In Franzen's shoes, I would have been inclined to wonder whether lack of enterprise on the part of writers of fiction was really the only, or even more probable, explanation for the data. The editors of the NYRB may receive no letters from writers of fiction - or, of course, they may receive them and choose not to publish them. Or, of course, writers of fiction may notice that we never see letters from writers of fiction in the letters pages, assume that this represents editorial policy of the NYRB, and refrain from writing in on the assumption that they would not get published. In the absence of further data, we can only surmise.

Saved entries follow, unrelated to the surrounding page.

This is an optimization exercise on Yosys and OpenROAD, whose aim is small area, a short achievable clock period and few clock cycles, not a production implementation.
In this exercise RTL edits were held to simulation tests only and were not proved equivalent to the original.
Power figures rest on the tool's default switching activity, not on a simulated workload.

## flow/design.v (module list and top-level ports; edited modules follow where they fit)
// module fcs_stats: 476 lines
// module fcs_sub20: 110 lines
// module fcs_isq6: 71 lines
// module fcs_sums: 656 lines
// module fcs_tst: 341 lines
module fcs_stats (
    input             clk,
    input             rst,
    input             req_valid,
    output            req_ready,
    input      [63:0] req_word,
    input             push_valid,
    input      [15:0] push_count,
    output reg        resp_valid,
    output     [31:0] resp_res,
    output     [55:0] resp_str,
    output     [2:0]  resp_len,
    output     [2:0]  resp_fault
);
  // ...
==> flow/run.sh <==
#!/bin/bash
# synth_recipe.tcl (not shown) runs the flow's synth.tcl, then flattens the netlist and writes it again
# the make line also repeats each setting of config.mk as NAME=value (left out here)
make -C /OpenROAD-flow-scripts/flow DESIGN_CONFIG=/design/flow/config.mk WORK_HOME=/design/flow/orfs CLKGATE_MAP_FILE= SYNTH_SCRIPT=/design/flow/synth_recipe.tcl finish
==> flow/config.mk <==
export PLATFORM = sky130hd
export DESIGN_NAME = fcs_stats
export DESIGN_NICKNAME = fcs_stats
export VERILOG_FILES = /design/flow/design.v
export SDC_FILE = /design/flow/constraint.sdc
export NUM_CORES = 4
export LEC_CHECK = 0
export ABC_AREA = 1
export CAP_MARGIN = 20
export CORE_MARGIN = 2
export CORE_UTILIZATION = 55
export PLACE_DENSITY = 0.7
export SETUP_SLACK_MARGIN = 1.5
export SLEW_MARGIN = 20
==> flow/constraint.sdc <==
create_clock -name core_clock -period 9.0 [get_ports {clk}]
set_input_delay 1.8000 -clock core_clock [delete_from_list [all_inputs] [get_ports {clk}]]
set_output_delay 1.8000 -clock core_clock [all_outputs]
set_load 0.01 [all_outputs]
==> flow_summary.yaml, run 1 <==
place:
  port_buffers: 152
  dp.cells: 6164
timing:
  setup_slack_ns: 1.446
layout:
  clkCellAreaFrac: 0.02811
  n_all_buffers: 342
  seq-cell-share: 0.2080
  postLayoutCoreUtil: 0.6584
  clockBufferCount: 64
setup_path:
  r2r-end: "x[21]"
  path_class: "reg -> out"
  cp_num_buf_inv: 7
  slowest_stage: "fa_1"
  required_ns: 7.20
  cp-end-kind: "output pin"
  cp-startpoint: "t_exc"
power_and_ir_drop:
  switching_share: 0.5567
  switchingPower_w: 0.009734
drt:
  drc: 0
  vias: 37310
logic_synthesis:
  async_reset_ff_frac: 0
  synth_top_family_by_area: "adder cells"
  yosysWarnings: 8
  synth_cells: 5154
  synthXorXnorAreaFrac: 0.03169
die:
  core_area_um2: 68830
  core.rowCount: 96
global_routing:
  grt_max_degree: 83
worst_hold_path:
  holdPathStages: 2
status:
  status: "timing/DRC/antenna clean"
clocking:
  cts_num_sinks: 346
  clkLatencyLatePin_ns: 0.59
Testbench counts, summed over its fixed seeds: cycles 21,887.
==> module fcs_stats, before the edit <==
module fcs_stats (
    input             clk,
    input             rst,
    input             req_valid,
    output            req_ready,
    input      [63:0] req_word,
    input             push_valid,
    input      [15:0] push_count,
    output reg        resp_valid,
    output     [31:0] resp_res,
    output     [55:0] resp_str,
    output     [2:0]  resp_len,
    output     [2:0]  resp_fault
);
    localparam CAP = 8, SHORT = 4, W_HIGH = 4, T_UP = 100, T_DOWN = 80;
    localparam OP_RB_COPY      = 5'h0B;
    localparam OP_RB_SELECT    = 5'h0C;
    localparam OP_RB_STATS     = 5'h0D;
    localparam OP_RB_EXCURSION = 5'h0E;
    localparam OP_RB_DRIFT     = 5'h0F;
    localparam OP_RB_SHRINK    = 5'h10;
    localparam OP_SNAP_READ    = 5'h11;
    localparam OP_ISQRT        = 5'h12;
    localparam OP_FMT          = 5'h13;
    localparam F_NONE       = 3'd0;
    localparam F_ILLEGAL_OP = 3'd1;
    localparam F_BAD_WINDOW = 3'd5;
    localparam F_STATS_UNAV = 3'd6;
    localparam F_FMT_RANGE  = 3'd7;
    localparam SQ_RA = 5;
    localparam SQ_K  = 3;
    localparam SQ_N  = 3;
    localparam SQ_F  = 16 - SQ_RA - SQ_K * SQ_N;
    reg [15:0] rb [0:CAP-1];
    reg [2:0]  cursor;
    reg [3:0]  valid;
    wire [2:0] cursor_p = push_valid ? cursor + 3'd1 : cursor;
    wire [3:0] valid_p  = (push_valid && !valid[3]) ? valid + 4'd1 : valid;
    always @(posedge clk) begin
        if (push_valid)
            rb[cursor_p] <= push_count;
    end
    reg [2:0]  c_cursor;
    reg [3:0]  c_valid;
    reg        range_hi;
    reg        s_avail;
    reg [3:0]  s_window;
    reg [18:0] s_total;
    reg [17:0] s_newer;
    reg [17:0] s_short;
    reg [15:0] s_rlong;
    reg        busy;           
    reg        st1;            
    reg        st2;            
    reg        dv_run;         
    reg [2:0]  dv_cnt;
    reg        sq_run;
    reg [1:0]  sq_cnt;
    reg [2:0]  fault_r;
    reg [3:0]  small_r;
    reg        t_snap, t_exc, t_drift, t_sqrt;
    reg [3:0]  snap_sel;
    reg [2:0]  f_p, f_d;
    reg [23:0] x;              
    reg [16:0] sq_rem;
    reg [15:0] sq_root;
    assign req_ready = !busy;
    wire accept = req_valid && !busy;
    wire [4:0]  op  = req_word[63:59];
    wire [10:0] rsv = req_word[58:48];
    wire [7:0]  opc = req_word[47:40];
    wire [7:0]  opb = req_word[39:32];
    wire [31:0] opa = req_word[31:0];
    reg legal;
    always @(*) begin
        case (op)
            OP_RB_COPY, OP_RB_EXCURSION, OP_RB_DRIFT, OP_RB_SHRINK:
                legal = (rsv == 0) && (opc == 0) && (opb == 0) && (opa == 0);
            OP_RB_SELECT, OP_RB_STATS, OP_ISQRT:
                legal = (rsv == 0) && (opc == 0) && (opb == 0);
            OP_SNAP_READ:
                legal = (rsv == 0) && (opc == 0) && (opa == 0) && (opb <= 8'd12);
            OP_FMT:
                legal = (rsv == 0);
            default:
                legal = 1'b0;
        endcase
    end
    reg next_hi;
    always @(*) begin
        next_hi = range_hi;
        if (!range_hi && opa > T_UP)
            next_hi = 1'b1;
        else if (range_hi && opa < T_DOWN)
            next_hi = 1'b0;
    end
    wire [3:0] sel_base   = next_hi ? W_HIGH : CAP;
    wire [3:0] sel_window = (sel_base < c_valid) ? sel_base : c_valid;
    wire       opa_small = (opa[31:4] == 28'd0);
    wire       win_bad   = !opa_small || (opa[3:0] < SHORT) || (opa[3:0] > c_valid);
    reg fmt_vok;
    always @(*) begin
        case (opc[2:0])
            3'd1:    fmt_vok = opa < 32'd10;
            3'd2:    fmt_vok = opa < 32'd100;
            3'd3:    fmt_vok = opa < 32'd1000;
            3'd4:    fmt_vok = opa < 32'd10000;
            3'd5:    fmt_vok = opa < 32'd100000;
            default: fmt_vok = opa < 32'd1000000;
        endcase
    end
    wire fmt_ok = (opc >= 8'd1) && (opc <= 8'd6) && (opb <= 8'd6) &&
                  (opb < opc) && fmt_vok;
    function [32:0] sq_row;    
        input [16:0] rem;
        input [15:0] root;
        input [1:0]  bits;
        reg   [18:0] rs;
        reg   [17:0] tr;
        reg   [19:0] df;
        begin
            rs = {rem, bits};
            tr = {root, 2'b01};
            df = {1'b0, rs} - {2'b0, tr};
            if (!df[19])
                sq_row = {df[16:0], root[14:0], 1'b1};
            else
                sq_row = {rs[16:0], root[14:0], 1'b0};
        end
    endfunction
    wire [2:0] ra6_r;
    wire [3:0] ra6_m;
    fcs_isq6 u_isq6 (.v(opa[31:26]), .r(ra6_r), .m(ra6_m));
    reg [16:0] ra_rem;  reg [15:0] ra_root;
    reg [16:0] it_rem;  reg [15:0] it_root;
    reg [15:0] fi_root;      
    integer r;
    always @(*) begin
        ra_rem = {13'd0, ra6_m}; ra_root = {13'd0, ra6_r};
        for (r = 3; r < SQ_RA; r = r + 1)
            {ra_rem, ra_root} = sq_row(ra_rem, ra_root, opa[31 - 2*r -: 2]);
        it_rem = sq_rem; it_root = sq_root;
        fi_root = sq_root;
        for (r = 0; r < SQ_K; r = r + 1) begin
            {it_rem, it_root} = sq_row(it_rem, it_root, x[23 - 2*r -: 2]);
            if (r == SQ_F - 1)
                fi_root = it_root;
        end
    end
    reg  [3:0]  a_sel, a_mn, a_mf;
    reg  [3:0]  st_sel, st_mn, st_mf;
    reg  [2:0]  age;
    integer j;
    always @(*) begin
        for (j = 0; j < 4; j = j + 1) begin
            age      = c_cursor - j[2:0];
            a_sel[j] = age[2];
            a_mn[j]  = (age[1:0] < 2'd2) ||
                       ((opa[3] || (opa[2] && opa[1])) && age[1:0] == 2'd2) ||
                       (opa[3] && age[1:0] == 2'd3);
            a_mf[j]  = opa[3] || (opa[2] && (age[1:0] < opa[1:0]));
        end
    end
    reg [15:0] nv [0:3];
    reg [15:0] nm [0:3];
    reg [15:0] fm [0:3];
    always @(*) begin
        for (j = 0; j < 4; j = j + 1) begin
            nv[j] = st_sel[j] ? rb[j + 4] : rb[j];
            nm[j] = nv[j] & {16{st_mn[j]}};
            fm[j] = (st_sel[j] ? rb[j] : rb[j + 4]) & {16{st_mf[j]}};
        end
    end
    wire [17:0] sum_short, sum_newer;
    wire [18:0] sum_total;
    fcs_sums u_sums (.n0(nv[0]), .n1(nv[1]), .n2(nv[2]), .n3(nv[3]),
                     .f0(fm[0]), .f1(fm[1]), .f2(fm[2]), .f3(fm[3]),
                     .m0(nm[0]), .m1(nm[1]), .m2(nm[2]), .m3(nm[3]),
                     .short(sum_short), .total(sum_total), .newer(sum_newer));
    function [3:0] div_st;    
        input [2:0] rm;
        input       b;
        input [2:0] w;
        reg   [3:0] t;
        begin
            t = {rm, b};
            if (t >= {1'b0, w})
                div_st = {1'b1, t[2:0] - w};
            else
                div_st = {1'b0, t[2:0]};
        end
    endfunction
    reg [2:0] dv_rm;
    reg [3:0] dv_q;
    integer   d;
    always @(*) begin
        dv_rm = sq_rem[2:0];
        for (d = 0; d < 4; d = d + 1)
            {dv_q[3 - d], dv_rm} = div_st(dv_rm, x[23 - d], s_window[2:0]);
    end
    wire [18:0] s_older  = s_total - {1'b0, s_newer};
    wire [15:0] s_rshort = s_short[17:2];
    wire        s_tolv   = (s_total != 19'd0);
    reg  [6:0]  s_tol;
    always @(*) begin
        if      (s_total == 19'd0)  s_tol = 7'd0;
        else if (s_total < 19'd4)    s_tol = 7'd100;
        else if (s_total < 19'd9)    s_tol = 7'd50;
        else if (s_total < 19'd16)   s_tol = 7'd33;
        else if (s_total < 19'd25)   s_tol = 7'd25;
        else if (s_total < 19'd36)   s_tol = 7'd20;
        else if (s_total < 19'd49)   s_tol = 7'd16;
        else if (s_total < 19'd64)   s_tol = 7'd14;
        else if (s_total < 19'd81)   s_tol = 7'd12;
        else if (s_total < 19'd100)  s_tol = 7'd11;
        else if (s_total < 19'd121)  s_tol = 7'd10;
        else if (s_total < 19'd144)  s_tol = 7'd9;
        else if (s_total < 19'd169)  s_tol = 7'd8;
        else if (s_total < 19'd225)  s_tol = 7'd7;
        else if (s_total < 19'd289)  s_tol = 7'd6;
        else if (s_total < 19'd441)  s_tol = 7'd5;
        else if (s_total < 19'd676)  s_tol = 7'd4;
        else if (s_total < 19'd1156) s_tol = 7'd3;
        else if (s_total < 19'd2601) s_tol = 7'd2;
        else if (s_total < 19'd10201) s_tol = 7'd1;
        else                          s_tol = 7'd0;
    end
    wire [19:0] eD, dD;
    fcs_sub20 u_esub (.a({4'd0, s_rlong}), .b({4'd0, s_rshort}), .d(eD));
    fcs_sub20 u_dsub (.a({1'b0, s_newer, 1'b0}), .b({1'b0, s_total}), .d(dD));
    wire [18:0] eX = eD[18:0] ^ {19{eD[19]}};
    wire [18:0] dX = dD[18:0] ^ {19{dD[19]}};
    wire [12:0] eQ = {(eX[18:11] != 8'd0) || (eD[19] && (eX[10:0] == 11'h7FF)), eD[19], eX[10:0]};
    wire [12:0] dQ = {(dX[18:11] != 8'd0) || (dD[19] && (dX[10:0] == 11'h7FF)), dD[19], dX[10:0]};
    reg  [12:0] s_de, s_dd;
    wire [12:0] tQ  = t_exc ? s_de : s_dd;
    wire        tBig = tQ[12];
    wire [13:0] thr = s_rlong[15:2];
    wire [23:0] tR1 = t_exc ? ~{6'd0, thr, 4'd0} : ~{2'd0, s_total, 3'd0};
    wire [23:0] tR2 = t_exc ? ~{8'd0, thr, 2'd0} : {5'd0, s_total};
    wire        tNeg;
    fcs_tst u_tst (.e(tQ[10:0]), .s(tQ[11]), .r1(tR1), .r2(tR2), .c0(t_exc), .neg(tNeg));
    wire        t_fire = tBig || !tNeg;
    reg [31:0] snap_val;
    always @(*) begin
        case (snap_sel)
            4'd0:    snap_val = {31'd0, s_avail};
            4'd1:    snap_val = {28'd0, s_window};
            4'd2:    snap_val = {13'd0, s_total};
            4'd3:    snap_val = {14'd0, s_newer};
            4'd4:    snap_val = {13'd0, s_older};
            4'd5:    snap_val = {14'd0, s_short};
            4'd6:    snap_val = {16'd0, s_rlong};
            4'd7:    snap_val = {16'd0, s_rshort};
            4'd8:    snap_val = {25'd0, s_tol};
            4'd9:    snap_val = {31'd0, s_tolv};
            4'd10:   snap_val = {31'd0, range_hi};
            4'd11:   snap_val = {29'd0, c_cursor};
            default: snap_val = {28'd0, c_valid};
        endcase
    end
    function [3:0] add3;
        input [3:0] dg;
        case (dg)
            4'd5:    add3 = 4'd8;
            4'd6:    add3 = 4'd9;
            4'd7:    add3 = 4'd10;
            4'd8:    add3 = 4'd11;
            4'd9:    add3 = 4'd12;
            default: add3 = dg;
        endcase
    endfunction
    function [23:0] bin2bcd;
        input [19:0] v;
        reg   [23:0] b;
        integer i, k;
        begin
            b = 24'd0;
            for (i = 19; i >= 0; i = i - 1) begin
                for (k = 0; k < 6; k = k + 1)
                    b[4*k +: 4] = add3(b[4*k +: 4]);
                b = {b[22:0], v[i]};
            end
            bin2bcd = b;
        end
    endfunction
    wire [2:0]  ipart   = f_d - f_p;
    wire        has_dot = (f_p != 3'd0);
    wire [2:0]  fmt_len = has_dot ? f_d + 3'd1 : f_d;
    reg  [5:0]  blank;       
    reg  [55:0] fmt_str;
    reg         zpre;
    reg  [2:0]  sl;
    reg  [3:0]  nib;
    reg         bl, isdot, inr;
    integer     s, k;
    always @(*) begin
        zpre = 1'b1;
        for (s = 0; s < 6; s = s + 1) begin
            zpre     = zpre && (x[23 - 4*s -: 4] == 4'd0);
            blank[s] = zpre && ({1'b0, s[2:0]} + 4'd1 < {1'b0, ipart});
        end
        for (k = 0; k < 7; k = k + 1) begin
            isdot = has_dot && (ipart == k[2:0]);
            sl    = (has_dot && k[2:0] > ipart) ? k[2:0] - 3'd1 : k[2:0];
            case (sl)
                3'd0:    begin nib = x[23:20]; bl = blank[0]; end
                3'd1:    begin nib = x[19:16]; bl = blank[1]; end
                3'd2:    begin nib = x[15:12]; bl = blank[2]; end
                3'd3:    begin nib = x[11:8];  bl = blank[3]; end
                3'd4:    begin nib = x[7:4];   bl = blank[4]; end
                default: begin nib = x[3:0];   bl = blank[5]; end
            endcase
            inr   = (k[2:0] < fmt_len);
            fmt_str[55 - 8*k -: 8] = !inr ? 8'h00 : isdot ? 8'h2E : bl ? 8'h20 : {4'h3, nib};
        end
    end
    assign resp_fault = fault_r;
    assign resp_res   = t_snap  ? snap_val :
                        (t_exc || t_drift) ? {31'd0, t_fire} :
                        t_sqrt  ? {16'd0, fi_root} :
                        {28'd0, small_r};
    assign resp_str   = fmt_str;
    assign resp_len   = fmt_len;
    always @(posedge clk) begin
        if (rst) begin
            resp_valid <= 1'b0;
            busy       <= 1'b0;
            st1        <= 1'b0;
            st2        <= 1'b0;
            dv_run     <= 1'b0;
            sq_run     <= 1'b0;
            cursor     <= 3'd7;
            valid      <= 4'd0;
            c_cursor   <= 3'd7;
            c_valid    <= 4'd0;
            range_hi   <= 1'b0;
            s_avail    <= 1'b0;
            s_window   <= 4'd0;
            s_total    <= 19'd0;
            s_newer    <= 18'd0;
            s_short    <= 18'd0;
            s_rlong    <= 16'd0;
        end else begin
            resp_valid <= 1'b0;
            cursor <= cursor_p;
            valid  <= valid_p;
            st1  <= 1'b0;
            st2 <= 1'b0;
            if (st2) begin
                s_de <= eQ;
                s_dd <= dQ;
            end
            if (st1) begin
                s_short <= sum_short;
                s_newer <= sum_newer;
                s_total <= sum_total;
                if (s_window[3] || s_window[2:0] == 3'd4) begin
                    s_rlong    <= s_window[3] ? sum_total[18:3] : sum_total[17:2];
                    st2        <= 1'b1;
                    busy       <= 1'b0;
                    resp_valid <= 1'b1;
                end else begin
                    x      <= {1'b0, sum_total, 4'd0};
                    sq_rem <= 17'd0;
                    dv_cnt <= 3'd0;
                    dv_run <= 1'b1;
                end
            end
            if (dv_run) begin
                s_rlong <= {s_rlong[11:0], dv_q};
                sq_rem  <= {14'd0, dv_rm};
                x       <= {x[19:0], 4'd0};
                dv_cnt  <= dv_cnt + 3'd1;
                if (dv_cnt == 3'd4) begin
                    dv_run     <= 1'b0;
                    st2        <= 1'b1;
                    busy       <= 1'b0;
                    resp_valid <= 1'b1;
                end
            end
            if (sq_run) begin
                sq_rem  <= it_rem;
                sq_root <= it_root;
                x       <= {x[23 - 2*SQ_K:0], {(2*SQ_K){1'b0}}};
                sq_cnt  <= sq_cnt + 2'd1;
                if (sq_cnt == SQ_N - 1) begin
                    sq_run     <= 1'b0;
                    busy       <= 1'b0;
                    resp_valid <= 1'b1;
                end
            end
            if (accept) begin
                fault_r <= F_NONE;
                small_r <= 4'd0;
                t_snap  <= 1'b0;
                t_exc   <= 1'b0;
                t_drift <= 1'b0;
                t_sqrt  <= 1'b0;
                f_p     <= 3'd0;
                f_d     <= 3'd0;
                resp_valid <= 1'b1;
                if (!legal) begin
                    fault_r <= F_ILLEGAL_OP;
                end else begin
                    case (op)
                    OP_RB_COPY: begin
                        c_cursor <= cursor_p;
                        c_valid  <= valid_p;
                    end
                    OP_RB_SELECT: begin
                        range_hi <= next_hi;
                        small_r  <= sel_window;
                    end
                    OP_RB_STATS: begin
                        if (c_valid < SHORT) begin
                            s_avail  <= 1'b0;
                            s_window <= 4'd0;
                            s_total  <= 19'd0;
                            s_newer  <= 18'd0;
                            s_short  <= 18'd0;
                            s_rlong  <= 16'd0;
                        end else if (win_bad) begin
                            fault_r <= F_BAD_WINDOW;
                        end else begin
                            s_avail  <= 1'b1;
                            s_window <= opa[3:0];
                            small_r  <= 4'd1;
                            st_sel     <= a_sel;
                            st_mn      <= a_mn;
                            st_mf      <= a_mf;
                            st1        <= 1'b1;
                            busy       <= 1'b1;
                            resp_valid <= 1'b0;
                        end
                    end
                    OP_RB_EXCURSION: begin
                        if (!s_avail) fault_r <= F_STATS_UNAV;
                        else          t_exc   <= 1'b1;
                    end
                    OP_RB_DRIFT: begin
                        if (!s_avail) fault_r <= F_STATS_UNAV;
                        else          t_drift <= 1'b1;
                    end
                    OP_RB_SHRINK: begin
                        valid <= (valid_p > SHORT) ? SHORT : valid_p;
                    end
                    OP_SNAP_READ: begin
                        t_snap   <= 1'b1;
                        snap_sel <= opb[3:0];
                    end
                    OP_ISQRT: begin
                        t_sqrt     <= 1'b1;
                        sq_rem     <= ra_rem;
                        sq_root    <= ra_root;
                        x          <= {opa[31 - 2*SQ_RA:0], {(24 - 32 + 2*SQ_RA){1'b0}}};
                        sq_cnt     <= 2'd0;
                        sq_run     <= 1'b1;
                        busy       <= 1'b1;
                        resp_valid <= 1'b0;
                    end
                    default: begin   
                        if (!fmt_ok) begin
                            fault_r <= F_FMT_RANGE;
                        end else begin
                            x     <= bin2bcd(opa[19:0]) << (4 * (3'd6 - opc[2:0]));
                            f_p   <= opb[2:0];
                            f_d   <= opc[2:0];
                        end
                    end
                    endcase
                end
            end
        end
    end
endmodule
==> inputs of run 2 (changes only) <==
--- a/flow/design.v
+++ b/flow/design.v
@@ -28,7 +28,7 @@
     localparam F_STATS_UNAV = 3'd6;
     localparam F_FMT_RANGE  = 3'd7;
-    localparam SQ_RA = 5;
-    localparam SQ_K  = 3;
-    localparam SQ_N  = 3;
+    localparam SQ_RA = 6;
+    localparam SQ_K  = 4;
+    localparam SQ_N  = 2;
     localparam SQ_F  = 16 - SQ_RA - SQ_K * SQ_N;
     reg [15:0] rb [0:CAP-1];
--- a/flow/config.mk
+++ b/flow/config.mk
@@ -11,4 +11,4 @@
 export CORE_UTILIZATION = 55
 export PLACE_DENSITY = 0.7
-export SETUP_SLACK_MARGIN = 1.5
+export SETUP_SLACK_MARGIN = 1.0
 export SLEW_MARGIN = 20
==> run 2 against run 1 <==
Net effect: still clean; critical path type unchanged; register-to-register slack worse by 0.52 ns; clock-buffer cell count down 9; utilization down 1.7 points; sequential share of layout area down 0.23 points.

Franzen, anyway, not only failed to make this point but let the side down even further by a variation of 'Well, it's all subjective, innit?' Mason might helpfully have suggested that Mr Franzen go away and read A C Danto's The Transfiguration of the Commonplace; sadly, he had more important fish to fry. He cites all the things Franzen has done to participate in critical debate, then goes on

Taking on faith—for a few more lines—that there is indeed an adequate supply of rigorous literary criticism of imaginative works of prose, I would dismiss as poppycock that “there’s no one out there responding intelligently.” Rather, the problem, and I do see it as one, is that too few serious readers and writers who are upset by the supposed absence of criticism are actually responding intelligently to—much less taking the time to notice—the very good criticism we have in abundance.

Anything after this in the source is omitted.